THE TASK: Which of the lines below contain the string "routing"? Copy each one.

GIVEN DATA:

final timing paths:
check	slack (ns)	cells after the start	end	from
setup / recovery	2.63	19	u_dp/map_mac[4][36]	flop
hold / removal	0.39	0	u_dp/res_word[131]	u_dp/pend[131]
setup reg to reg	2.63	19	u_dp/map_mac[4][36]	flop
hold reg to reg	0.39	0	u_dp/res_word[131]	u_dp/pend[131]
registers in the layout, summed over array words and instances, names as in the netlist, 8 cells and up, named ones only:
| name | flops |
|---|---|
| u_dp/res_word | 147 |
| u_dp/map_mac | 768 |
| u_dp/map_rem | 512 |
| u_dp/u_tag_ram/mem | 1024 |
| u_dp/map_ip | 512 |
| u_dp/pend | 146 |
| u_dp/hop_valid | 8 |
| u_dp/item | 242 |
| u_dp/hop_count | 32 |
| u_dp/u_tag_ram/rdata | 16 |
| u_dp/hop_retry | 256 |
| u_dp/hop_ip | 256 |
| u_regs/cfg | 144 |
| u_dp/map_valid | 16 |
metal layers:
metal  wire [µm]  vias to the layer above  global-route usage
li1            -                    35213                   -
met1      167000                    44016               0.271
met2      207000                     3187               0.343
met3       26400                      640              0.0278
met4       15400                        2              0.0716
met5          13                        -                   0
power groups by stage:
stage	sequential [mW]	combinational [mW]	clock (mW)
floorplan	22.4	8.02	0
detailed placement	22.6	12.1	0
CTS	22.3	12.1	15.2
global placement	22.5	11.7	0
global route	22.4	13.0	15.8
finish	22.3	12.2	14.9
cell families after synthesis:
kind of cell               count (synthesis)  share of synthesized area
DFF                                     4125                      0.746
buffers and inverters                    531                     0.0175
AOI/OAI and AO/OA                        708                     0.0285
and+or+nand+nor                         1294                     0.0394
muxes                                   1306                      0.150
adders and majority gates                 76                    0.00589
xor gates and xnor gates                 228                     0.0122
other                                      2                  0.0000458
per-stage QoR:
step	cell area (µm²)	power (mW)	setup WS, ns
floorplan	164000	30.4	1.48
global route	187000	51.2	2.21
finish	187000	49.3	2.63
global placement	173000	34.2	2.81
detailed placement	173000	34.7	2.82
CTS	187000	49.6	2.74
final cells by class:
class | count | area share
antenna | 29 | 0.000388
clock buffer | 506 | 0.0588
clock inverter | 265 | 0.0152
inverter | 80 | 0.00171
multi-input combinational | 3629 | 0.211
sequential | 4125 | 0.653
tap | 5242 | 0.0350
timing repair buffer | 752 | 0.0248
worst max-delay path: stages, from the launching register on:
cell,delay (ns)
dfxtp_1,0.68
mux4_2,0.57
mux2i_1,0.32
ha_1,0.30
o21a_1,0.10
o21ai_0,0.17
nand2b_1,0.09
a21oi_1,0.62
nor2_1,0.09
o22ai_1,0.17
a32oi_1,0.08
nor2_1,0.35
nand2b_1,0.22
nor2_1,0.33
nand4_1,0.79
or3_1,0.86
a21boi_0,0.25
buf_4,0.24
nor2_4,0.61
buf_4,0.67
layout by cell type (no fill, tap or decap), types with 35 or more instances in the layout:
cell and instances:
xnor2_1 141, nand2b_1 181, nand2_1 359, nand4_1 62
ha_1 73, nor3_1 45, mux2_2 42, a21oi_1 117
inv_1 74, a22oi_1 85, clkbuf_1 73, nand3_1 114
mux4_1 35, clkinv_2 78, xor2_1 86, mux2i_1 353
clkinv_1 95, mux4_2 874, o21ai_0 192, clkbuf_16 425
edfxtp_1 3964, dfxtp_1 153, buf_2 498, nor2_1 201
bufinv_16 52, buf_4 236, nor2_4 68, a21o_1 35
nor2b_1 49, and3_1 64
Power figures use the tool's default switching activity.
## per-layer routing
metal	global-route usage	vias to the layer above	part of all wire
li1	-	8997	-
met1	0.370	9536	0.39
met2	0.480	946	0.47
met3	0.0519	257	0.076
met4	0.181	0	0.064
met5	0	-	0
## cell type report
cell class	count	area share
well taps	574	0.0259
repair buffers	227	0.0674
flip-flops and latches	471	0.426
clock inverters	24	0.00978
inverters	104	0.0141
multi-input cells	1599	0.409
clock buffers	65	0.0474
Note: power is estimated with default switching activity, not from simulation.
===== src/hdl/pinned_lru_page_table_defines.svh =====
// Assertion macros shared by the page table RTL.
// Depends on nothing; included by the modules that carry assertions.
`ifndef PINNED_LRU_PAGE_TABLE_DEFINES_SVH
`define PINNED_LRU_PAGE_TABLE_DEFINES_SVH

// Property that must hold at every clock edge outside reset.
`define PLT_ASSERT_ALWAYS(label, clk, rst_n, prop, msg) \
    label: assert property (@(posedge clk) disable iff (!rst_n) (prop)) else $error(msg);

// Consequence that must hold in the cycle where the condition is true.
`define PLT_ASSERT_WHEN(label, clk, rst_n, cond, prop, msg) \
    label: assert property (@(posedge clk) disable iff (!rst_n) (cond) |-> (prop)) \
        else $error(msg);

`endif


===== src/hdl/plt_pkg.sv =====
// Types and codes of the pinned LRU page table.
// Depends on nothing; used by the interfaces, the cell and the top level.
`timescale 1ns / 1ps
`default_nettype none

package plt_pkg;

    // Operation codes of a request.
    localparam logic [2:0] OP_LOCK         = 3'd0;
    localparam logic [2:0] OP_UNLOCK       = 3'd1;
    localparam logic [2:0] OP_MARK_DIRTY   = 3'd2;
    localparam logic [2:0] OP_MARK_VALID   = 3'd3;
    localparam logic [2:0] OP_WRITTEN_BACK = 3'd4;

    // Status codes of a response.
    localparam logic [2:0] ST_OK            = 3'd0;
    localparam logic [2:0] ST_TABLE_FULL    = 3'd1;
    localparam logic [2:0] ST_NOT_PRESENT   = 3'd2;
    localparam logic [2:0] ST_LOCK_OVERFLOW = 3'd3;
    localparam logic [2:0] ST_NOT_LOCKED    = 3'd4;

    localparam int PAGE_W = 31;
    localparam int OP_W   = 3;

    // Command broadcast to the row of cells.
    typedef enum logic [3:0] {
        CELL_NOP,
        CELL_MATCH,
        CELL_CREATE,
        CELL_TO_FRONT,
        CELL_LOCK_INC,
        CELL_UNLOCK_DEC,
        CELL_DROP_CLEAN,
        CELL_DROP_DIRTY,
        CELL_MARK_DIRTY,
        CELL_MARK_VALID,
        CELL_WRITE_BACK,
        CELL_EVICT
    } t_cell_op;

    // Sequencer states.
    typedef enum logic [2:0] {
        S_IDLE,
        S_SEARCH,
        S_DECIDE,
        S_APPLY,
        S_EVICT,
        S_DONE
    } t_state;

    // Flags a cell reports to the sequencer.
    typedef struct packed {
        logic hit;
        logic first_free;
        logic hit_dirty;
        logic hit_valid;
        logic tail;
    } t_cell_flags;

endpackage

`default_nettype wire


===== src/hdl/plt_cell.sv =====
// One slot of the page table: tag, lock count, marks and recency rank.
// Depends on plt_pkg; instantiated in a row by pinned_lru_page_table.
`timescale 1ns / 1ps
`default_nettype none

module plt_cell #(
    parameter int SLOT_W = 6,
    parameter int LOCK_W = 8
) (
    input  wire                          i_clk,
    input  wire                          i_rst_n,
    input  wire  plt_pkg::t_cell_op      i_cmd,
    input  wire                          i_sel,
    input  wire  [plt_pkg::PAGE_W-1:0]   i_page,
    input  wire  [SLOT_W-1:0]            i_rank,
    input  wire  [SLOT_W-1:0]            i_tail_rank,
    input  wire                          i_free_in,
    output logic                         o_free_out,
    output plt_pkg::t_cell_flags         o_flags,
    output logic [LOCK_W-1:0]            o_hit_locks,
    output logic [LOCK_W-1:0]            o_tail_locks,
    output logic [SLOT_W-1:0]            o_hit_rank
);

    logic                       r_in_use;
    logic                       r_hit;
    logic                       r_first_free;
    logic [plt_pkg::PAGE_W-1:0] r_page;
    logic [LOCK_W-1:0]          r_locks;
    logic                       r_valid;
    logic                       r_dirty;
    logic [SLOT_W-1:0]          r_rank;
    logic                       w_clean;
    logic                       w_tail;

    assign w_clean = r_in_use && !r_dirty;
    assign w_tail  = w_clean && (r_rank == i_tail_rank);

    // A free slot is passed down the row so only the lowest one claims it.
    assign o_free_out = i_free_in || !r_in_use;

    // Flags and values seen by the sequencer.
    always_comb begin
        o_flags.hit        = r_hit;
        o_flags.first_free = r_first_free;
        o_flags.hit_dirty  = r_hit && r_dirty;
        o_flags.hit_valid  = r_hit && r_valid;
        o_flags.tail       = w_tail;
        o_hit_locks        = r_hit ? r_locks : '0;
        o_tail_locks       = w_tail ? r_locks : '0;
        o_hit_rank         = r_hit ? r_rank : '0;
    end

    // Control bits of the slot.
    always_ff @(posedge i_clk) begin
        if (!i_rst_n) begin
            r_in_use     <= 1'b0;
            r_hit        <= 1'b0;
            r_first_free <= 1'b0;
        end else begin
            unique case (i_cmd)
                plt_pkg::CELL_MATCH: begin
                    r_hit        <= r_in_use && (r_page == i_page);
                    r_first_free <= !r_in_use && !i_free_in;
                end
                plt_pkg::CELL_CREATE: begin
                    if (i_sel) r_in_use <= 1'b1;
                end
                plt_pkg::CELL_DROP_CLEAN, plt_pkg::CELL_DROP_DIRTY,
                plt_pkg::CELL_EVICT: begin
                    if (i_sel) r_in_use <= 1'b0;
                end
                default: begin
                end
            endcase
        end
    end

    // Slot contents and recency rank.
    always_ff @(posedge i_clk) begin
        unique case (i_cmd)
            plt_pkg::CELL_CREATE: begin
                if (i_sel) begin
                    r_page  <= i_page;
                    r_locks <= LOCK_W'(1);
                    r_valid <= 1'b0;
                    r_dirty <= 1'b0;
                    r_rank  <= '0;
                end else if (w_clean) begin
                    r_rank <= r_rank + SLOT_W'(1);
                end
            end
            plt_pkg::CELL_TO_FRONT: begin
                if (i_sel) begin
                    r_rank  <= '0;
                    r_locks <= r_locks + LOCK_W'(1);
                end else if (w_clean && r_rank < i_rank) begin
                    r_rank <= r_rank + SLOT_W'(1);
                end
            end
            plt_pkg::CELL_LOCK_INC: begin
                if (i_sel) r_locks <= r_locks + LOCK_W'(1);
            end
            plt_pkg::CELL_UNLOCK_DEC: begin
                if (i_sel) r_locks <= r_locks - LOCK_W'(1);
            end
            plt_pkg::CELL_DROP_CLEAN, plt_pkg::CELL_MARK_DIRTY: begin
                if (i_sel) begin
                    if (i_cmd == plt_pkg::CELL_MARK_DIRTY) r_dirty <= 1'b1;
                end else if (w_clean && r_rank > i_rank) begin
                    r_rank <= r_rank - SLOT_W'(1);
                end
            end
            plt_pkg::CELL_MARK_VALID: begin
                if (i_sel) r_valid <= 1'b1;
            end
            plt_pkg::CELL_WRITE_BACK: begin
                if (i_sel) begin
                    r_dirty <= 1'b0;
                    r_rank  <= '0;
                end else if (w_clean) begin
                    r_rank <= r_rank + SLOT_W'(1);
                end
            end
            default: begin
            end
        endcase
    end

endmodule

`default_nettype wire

...

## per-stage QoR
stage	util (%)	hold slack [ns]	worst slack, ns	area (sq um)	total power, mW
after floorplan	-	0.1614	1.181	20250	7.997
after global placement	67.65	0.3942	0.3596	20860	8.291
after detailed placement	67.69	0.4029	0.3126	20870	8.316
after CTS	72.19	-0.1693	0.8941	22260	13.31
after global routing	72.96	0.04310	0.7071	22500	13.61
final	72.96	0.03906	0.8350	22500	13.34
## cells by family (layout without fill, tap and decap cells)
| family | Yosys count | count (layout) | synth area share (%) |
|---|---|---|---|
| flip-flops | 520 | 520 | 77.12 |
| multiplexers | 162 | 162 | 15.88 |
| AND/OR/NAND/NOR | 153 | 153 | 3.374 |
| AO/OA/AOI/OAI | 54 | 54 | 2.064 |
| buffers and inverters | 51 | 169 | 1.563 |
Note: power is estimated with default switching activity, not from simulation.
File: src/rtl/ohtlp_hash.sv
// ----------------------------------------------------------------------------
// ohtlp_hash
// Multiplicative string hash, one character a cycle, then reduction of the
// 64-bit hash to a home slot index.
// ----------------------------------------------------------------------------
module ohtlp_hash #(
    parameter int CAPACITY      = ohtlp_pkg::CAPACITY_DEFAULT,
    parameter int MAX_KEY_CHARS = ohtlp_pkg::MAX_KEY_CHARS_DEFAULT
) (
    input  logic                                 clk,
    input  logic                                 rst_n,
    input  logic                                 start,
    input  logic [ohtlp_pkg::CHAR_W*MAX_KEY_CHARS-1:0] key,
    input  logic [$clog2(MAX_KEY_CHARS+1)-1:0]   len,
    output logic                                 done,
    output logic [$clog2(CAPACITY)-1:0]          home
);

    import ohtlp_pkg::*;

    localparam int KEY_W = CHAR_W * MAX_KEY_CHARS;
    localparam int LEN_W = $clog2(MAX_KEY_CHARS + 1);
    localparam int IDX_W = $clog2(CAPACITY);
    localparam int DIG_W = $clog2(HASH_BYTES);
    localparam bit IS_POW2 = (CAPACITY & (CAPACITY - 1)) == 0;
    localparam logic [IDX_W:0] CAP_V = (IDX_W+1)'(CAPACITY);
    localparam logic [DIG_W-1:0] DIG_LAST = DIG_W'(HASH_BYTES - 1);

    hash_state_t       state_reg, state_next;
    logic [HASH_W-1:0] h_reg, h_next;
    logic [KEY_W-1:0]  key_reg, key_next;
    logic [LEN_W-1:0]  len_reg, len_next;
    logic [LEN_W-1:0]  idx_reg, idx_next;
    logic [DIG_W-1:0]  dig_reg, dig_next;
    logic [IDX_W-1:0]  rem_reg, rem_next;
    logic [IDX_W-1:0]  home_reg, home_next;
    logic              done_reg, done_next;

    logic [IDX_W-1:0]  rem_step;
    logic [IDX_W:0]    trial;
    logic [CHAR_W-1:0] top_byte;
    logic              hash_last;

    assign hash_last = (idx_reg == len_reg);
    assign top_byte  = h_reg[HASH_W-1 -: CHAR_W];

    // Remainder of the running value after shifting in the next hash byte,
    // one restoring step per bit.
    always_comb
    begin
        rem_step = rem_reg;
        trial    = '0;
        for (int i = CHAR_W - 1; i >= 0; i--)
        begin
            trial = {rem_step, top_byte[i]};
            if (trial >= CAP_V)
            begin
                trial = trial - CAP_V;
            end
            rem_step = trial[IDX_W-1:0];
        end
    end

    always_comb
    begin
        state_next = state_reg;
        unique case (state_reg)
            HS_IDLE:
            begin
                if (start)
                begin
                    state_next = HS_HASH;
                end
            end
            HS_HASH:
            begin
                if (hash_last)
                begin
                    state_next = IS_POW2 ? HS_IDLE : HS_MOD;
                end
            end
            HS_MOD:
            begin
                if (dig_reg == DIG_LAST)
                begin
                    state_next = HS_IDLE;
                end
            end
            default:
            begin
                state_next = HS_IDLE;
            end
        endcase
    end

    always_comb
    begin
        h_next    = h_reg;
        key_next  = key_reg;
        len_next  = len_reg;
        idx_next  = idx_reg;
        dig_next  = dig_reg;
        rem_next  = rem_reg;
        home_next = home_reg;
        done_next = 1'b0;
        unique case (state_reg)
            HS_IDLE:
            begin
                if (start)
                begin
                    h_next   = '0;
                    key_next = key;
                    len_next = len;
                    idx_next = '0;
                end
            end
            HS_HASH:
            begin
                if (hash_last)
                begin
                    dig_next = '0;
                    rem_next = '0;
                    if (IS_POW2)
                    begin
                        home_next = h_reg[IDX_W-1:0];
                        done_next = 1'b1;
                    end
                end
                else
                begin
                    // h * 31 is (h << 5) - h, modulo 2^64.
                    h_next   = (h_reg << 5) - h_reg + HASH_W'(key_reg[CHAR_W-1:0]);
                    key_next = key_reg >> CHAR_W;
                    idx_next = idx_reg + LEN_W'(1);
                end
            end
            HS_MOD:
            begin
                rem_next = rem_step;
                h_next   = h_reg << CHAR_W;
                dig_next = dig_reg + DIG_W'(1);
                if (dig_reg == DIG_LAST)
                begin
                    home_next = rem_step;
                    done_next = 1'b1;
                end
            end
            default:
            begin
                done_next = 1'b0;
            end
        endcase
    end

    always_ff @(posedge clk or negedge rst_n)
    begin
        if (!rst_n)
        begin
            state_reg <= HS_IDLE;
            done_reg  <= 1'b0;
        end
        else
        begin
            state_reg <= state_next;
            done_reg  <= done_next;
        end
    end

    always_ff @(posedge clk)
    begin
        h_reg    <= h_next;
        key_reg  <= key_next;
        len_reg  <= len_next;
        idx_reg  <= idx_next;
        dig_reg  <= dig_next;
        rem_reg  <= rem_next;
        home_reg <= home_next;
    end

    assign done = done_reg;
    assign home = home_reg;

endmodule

* * *

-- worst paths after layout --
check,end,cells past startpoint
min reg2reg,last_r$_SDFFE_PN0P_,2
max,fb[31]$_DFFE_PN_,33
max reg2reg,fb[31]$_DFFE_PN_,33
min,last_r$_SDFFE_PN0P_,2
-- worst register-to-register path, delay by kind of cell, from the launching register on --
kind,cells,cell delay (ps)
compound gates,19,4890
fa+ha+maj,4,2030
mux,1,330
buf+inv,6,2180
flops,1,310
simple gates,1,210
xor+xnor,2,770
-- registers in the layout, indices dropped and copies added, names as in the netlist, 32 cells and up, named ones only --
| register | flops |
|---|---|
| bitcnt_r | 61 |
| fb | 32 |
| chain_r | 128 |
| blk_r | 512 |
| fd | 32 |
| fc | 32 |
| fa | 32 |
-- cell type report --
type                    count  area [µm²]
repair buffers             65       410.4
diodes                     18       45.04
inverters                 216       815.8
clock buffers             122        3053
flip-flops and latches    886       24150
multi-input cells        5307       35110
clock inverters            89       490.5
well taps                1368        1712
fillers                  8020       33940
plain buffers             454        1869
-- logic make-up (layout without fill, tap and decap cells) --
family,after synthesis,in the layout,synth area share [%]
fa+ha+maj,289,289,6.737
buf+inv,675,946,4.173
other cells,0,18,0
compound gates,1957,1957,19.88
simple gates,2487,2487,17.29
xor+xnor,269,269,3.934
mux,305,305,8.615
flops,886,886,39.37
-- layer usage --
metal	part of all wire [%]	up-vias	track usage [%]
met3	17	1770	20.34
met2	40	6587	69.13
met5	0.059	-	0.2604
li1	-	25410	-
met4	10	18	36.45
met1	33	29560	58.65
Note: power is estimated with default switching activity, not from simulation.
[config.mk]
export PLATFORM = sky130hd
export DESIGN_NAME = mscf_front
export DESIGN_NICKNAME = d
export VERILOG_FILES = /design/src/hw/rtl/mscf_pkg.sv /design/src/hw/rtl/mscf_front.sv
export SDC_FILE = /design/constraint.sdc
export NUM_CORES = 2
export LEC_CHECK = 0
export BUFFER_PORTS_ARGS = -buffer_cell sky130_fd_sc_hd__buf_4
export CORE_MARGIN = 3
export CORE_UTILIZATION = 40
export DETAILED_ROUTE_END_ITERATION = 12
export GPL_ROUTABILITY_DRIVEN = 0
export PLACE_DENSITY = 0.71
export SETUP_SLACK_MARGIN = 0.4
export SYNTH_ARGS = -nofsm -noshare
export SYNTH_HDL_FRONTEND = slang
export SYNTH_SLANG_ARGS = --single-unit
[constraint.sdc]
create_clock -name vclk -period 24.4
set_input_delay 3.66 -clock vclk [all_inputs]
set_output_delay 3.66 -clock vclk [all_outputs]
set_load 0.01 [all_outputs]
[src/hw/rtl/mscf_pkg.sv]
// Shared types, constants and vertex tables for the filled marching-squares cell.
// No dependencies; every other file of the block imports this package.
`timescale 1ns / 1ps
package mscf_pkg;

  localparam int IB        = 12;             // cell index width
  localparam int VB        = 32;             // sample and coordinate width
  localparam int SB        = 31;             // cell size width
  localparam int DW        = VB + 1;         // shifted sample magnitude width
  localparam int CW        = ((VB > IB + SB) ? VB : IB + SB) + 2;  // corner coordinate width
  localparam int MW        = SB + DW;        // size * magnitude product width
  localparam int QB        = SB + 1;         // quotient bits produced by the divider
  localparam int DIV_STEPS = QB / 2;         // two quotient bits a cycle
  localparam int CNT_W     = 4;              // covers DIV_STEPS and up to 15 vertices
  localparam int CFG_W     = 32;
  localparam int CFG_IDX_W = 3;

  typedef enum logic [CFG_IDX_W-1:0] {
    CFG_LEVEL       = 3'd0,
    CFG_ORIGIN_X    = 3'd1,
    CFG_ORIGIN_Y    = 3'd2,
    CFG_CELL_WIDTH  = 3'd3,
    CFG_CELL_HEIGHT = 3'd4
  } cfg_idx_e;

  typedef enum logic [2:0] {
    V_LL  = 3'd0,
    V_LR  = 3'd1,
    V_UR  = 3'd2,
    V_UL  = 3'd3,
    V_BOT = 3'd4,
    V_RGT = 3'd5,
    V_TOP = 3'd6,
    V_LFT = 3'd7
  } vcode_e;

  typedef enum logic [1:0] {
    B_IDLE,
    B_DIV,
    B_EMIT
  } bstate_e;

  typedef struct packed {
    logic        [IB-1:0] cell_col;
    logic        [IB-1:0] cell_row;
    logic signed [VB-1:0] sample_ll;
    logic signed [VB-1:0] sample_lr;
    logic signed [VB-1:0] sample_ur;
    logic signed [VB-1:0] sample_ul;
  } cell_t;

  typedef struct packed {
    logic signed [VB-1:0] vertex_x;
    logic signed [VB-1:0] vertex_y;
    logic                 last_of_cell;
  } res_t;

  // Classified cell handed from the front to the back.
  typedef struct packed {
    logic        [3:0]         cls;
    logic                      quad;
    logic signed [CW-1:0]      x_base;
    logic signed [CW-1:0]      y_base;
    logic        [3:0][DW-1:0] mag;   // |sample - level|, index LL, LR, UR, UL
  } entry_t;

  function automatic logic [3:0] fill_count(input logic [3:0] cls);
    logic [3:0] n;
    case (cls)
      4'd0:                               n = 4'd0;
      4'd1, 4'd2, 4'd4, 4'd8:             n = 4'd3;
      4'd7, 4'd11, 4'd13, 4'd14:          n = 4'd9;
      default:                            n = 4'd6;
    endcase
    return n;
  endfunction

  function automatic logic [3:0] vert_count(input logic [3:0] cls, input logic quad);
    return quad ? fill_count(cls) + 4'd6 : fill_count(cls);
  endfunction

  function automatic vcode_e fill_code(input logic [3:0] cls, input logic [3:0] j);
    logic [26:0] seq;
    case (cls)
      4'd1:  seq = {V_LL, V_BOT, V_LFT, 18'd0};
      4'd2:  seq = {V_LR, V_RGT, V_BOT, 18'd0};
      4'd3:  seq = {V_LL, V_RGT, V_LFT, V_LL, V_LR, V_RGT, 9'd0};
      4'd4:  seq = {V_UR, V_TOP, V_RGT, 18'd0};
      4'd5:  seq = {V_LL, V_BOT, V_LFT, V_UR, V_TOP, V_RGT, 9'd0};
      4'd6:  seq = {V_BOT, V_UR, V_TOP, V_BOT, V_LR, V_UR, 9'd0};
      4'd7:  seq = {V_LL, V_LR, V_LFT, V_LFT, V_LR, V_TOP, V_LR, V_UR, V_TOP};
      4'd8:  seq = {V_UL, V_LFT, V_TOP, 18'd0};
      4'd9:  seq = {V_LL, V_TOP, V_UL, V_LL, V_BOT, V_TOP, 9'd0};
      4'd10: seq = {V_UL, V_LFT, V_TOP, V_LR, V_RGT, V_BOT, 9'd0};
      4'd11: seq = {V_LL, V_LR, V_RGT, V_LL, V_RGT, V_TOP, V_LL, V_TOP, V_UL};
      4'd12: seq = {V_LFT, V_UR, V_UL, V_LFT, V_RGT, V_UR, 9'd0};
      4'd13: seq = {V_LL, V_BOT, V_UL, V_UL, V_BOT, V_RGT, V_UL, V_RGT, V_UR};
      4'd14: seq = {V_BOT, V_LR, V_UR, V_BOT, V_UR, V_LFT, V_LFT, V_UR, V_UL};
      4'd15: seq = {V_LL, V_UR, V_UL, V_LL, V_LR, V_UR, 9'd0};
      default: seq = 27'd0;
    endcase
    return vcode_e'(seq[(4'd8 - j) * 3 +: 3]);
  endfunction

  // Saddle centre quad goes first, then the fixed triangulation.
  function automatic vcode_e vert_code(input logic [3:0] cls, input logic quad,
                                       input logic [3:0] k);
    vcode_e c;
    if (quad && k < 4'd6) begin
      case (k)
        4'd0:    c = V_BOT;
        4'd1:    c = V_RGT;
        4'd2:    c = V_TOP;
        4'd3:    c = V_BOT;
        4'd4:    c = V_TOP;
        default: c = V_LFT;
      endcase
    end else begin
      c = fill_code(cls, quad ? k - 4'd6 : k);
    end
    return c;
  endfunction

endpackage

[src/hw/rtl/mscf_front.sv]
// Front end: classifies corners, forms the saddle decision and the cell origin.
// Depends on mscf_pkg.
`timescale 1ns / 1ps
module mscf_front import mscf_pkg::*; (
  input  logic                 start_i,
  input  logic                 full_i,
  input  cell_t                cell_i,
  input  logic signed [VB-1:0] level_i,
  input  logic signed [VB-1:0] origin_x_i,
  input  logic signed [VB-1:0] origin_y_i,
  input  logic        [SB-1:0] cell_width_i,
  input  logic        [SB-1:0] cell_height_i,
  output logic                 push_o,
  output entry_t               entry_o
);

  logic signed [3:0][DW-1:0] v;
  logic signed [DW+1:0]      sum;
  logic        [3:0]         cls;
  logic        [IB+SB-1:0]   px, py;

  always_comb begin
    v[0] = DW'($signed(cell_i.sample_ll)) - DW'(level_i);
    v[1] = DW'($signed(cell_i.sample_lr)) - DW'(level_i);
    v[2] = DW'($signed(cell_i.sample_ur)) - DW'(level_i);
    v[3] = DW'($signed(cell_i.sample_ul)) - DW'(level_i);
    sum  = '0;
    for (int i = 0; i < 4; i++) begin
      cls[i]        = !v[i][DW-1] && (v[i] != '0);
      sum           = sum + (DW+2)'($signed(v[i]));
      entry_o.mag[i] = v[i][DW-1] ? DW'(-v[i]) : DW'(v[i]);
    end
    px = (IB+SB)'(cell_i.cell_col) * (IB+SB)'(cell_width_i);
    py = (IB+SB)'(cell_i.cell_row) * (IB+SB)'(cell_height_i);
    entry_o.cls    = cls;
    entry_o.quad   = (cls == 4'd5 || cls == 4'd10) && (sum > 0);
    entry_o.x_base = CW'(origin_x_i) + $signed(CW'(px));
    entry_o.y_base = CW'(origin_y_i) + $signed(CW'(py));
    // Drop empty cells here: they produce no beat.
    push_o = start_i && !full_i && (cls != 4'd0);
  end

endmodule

ANSWER AREA:
## per-layer routing
after global routing	72.96	0.04310	0.7071	22500	13.61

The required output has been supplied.